> [Task details] A word-for-word transcript of the closing lines is required: from the one with "3.27 | 0.271 |" through the final line of the data.

> [Records shown]
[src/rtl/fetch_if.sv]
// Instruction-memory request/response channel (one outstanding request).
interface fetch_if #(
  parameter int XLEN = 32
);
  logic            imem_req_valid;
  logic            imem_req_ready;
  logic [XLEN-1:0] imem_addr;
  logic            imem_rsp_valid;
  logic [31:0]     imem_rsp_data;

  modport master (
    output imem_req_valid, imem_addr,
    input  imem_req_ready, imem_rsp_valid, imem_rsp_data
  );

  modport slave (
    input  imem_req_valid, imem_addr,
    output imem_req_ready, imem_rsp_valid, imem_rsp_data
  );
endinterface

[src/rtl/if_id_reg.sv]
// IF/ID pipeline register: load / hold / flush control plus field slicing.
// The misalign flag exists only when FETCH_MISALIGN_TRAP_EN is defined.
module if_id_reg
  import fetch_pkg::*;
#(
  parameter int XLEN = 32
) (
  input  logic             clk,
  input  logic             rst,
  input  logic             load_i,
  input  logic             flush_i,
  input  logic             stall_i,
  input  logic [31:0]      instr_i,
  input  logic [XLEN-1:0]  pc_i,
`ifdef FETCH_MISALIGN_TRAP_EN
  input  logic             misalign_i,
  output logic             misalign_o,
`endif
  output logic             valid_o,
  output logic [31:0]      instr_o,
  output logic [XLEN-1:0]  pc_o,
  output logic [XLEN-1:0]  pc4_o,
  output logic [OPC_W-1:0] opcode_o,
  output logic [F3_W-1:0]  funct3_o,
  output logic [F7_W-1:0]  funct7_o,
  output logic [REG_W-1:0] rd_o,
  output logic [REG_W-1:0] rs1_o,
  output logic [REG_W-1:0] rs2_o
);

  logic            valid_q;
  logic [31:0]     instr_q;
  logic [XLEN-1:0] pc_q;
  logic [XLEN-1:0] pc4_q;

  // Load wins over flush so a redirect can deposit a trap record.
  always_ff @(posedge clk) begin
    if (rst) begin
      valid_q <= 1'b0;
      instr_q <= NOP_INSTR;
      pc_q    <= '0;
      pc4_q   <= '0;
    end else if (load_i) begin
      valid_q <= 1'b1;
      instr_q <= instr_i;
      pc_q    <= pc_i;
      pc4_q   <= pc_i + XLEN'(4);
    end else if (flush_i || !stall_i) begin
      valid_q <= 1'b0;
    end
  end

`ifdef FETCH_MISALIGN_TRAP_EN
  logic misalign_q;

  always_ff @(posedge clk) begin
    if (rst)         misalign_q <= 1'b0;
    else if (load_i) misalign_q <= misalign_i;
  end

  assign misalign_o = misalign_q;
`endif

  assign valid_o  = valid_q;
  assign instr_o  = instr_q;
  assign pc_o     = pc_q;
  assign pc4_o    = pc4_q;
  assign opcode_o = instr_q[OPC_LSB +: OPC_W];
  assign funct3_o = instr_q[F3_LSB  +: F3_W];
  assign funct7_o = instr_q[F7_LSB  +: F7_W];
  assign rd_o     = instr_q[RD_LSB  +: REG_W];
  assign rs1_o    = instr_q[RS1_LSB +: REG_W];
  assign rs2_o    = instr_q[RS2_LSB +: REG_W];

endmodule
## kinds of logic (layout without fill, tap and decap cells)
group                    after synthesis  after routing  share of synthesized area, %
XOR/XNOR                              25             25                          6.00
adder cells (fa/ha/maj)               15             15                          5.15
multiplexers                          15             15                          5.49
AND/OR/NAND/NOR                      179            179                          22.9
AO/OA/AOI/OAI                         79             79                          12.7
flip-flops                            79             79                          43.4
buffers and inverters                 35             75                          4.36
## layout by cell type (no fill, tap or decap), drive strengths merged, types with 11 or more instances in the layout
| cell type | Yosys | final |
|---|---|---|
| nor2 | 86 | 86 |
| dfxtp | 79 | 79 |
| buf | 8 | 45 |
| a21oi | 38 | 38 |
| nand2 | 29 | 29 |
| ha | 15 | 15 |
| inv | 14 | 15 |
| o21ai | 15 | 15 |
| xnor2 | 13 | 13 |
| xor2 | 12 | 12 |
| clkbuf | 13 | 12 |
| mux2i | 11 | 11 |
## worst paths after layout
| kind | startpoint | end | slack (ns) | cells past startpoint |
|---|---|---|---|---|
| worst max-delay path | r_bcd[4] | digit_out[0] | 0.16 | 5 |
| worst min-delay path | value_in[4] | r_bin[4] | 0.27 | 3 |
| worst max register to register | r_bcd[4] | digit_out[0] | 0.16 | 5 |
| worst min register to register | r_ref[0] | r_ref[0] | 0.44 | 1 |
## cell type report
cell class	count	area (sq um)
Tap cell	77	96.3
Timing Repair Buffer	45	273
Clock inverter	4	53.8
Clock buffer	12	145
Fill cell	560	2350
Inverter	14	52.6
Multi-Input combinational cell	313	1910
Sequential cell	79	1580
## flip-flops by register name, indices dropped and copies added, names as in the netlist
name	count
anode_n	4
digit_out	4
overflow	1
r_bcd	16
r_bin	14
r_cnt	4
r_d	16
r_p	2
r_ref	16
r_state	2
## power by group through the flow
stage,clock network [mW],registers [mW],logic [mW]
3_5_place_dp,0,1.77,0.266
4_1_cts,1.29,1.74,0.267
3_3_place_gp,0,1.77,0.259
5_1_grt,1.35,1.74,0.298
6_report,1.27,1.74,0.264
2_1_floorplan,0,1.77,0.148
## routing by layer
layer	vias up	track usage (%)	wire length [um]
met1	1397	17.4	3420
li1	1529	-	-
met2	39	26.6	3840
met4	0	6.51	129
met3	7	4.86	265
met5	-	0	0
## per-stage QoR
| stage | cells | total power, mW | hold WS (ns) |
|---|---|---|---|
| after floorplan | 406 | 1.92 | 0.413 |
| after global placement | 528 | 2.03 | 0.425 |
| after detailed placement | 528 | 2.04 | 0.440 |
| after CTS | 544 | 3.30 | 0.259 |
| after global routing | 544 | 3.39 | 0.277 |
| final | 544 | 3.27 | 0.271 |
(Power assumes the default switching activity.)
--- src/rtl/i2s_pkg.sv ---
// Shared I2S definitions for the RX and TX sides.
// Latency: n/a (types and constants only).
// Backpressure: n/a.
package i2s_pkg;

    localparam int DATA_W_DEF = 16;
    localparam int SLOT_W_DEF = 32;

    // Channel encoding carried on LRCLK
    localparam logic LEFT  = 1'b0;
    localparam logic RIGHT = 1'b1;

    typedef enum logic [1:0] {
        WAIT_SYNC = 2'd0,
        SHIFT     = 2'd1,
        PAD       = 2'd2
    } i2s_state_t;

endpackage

> [Task output]
| final | 544 | 3.27 | 0.271 |
(Power assumes the default switching activity.)
--- src/rtl/i2s_pkg.sv ---
// Shared I2S definitions for the RX and TX sides.
// Latency: n/a (types and constants only).
// Backpressure: n/a.
package i2s_pkg;

    localparam int DATA_W_DEF = 16;
    localparam int SLOT_W_DEF = 32;

    // Channel encoding carried on LRCLK
    localparam logic LEFT  = 1'b0;
    localparam logic RIGHT = 1'b1;

    typedef enum logic [1:0] {
        WAIT_SYNC = 2'd0,
        SHIFT     = 2'd1,
        PAD       = 2'd2
    } i2s_state_t;

endpackage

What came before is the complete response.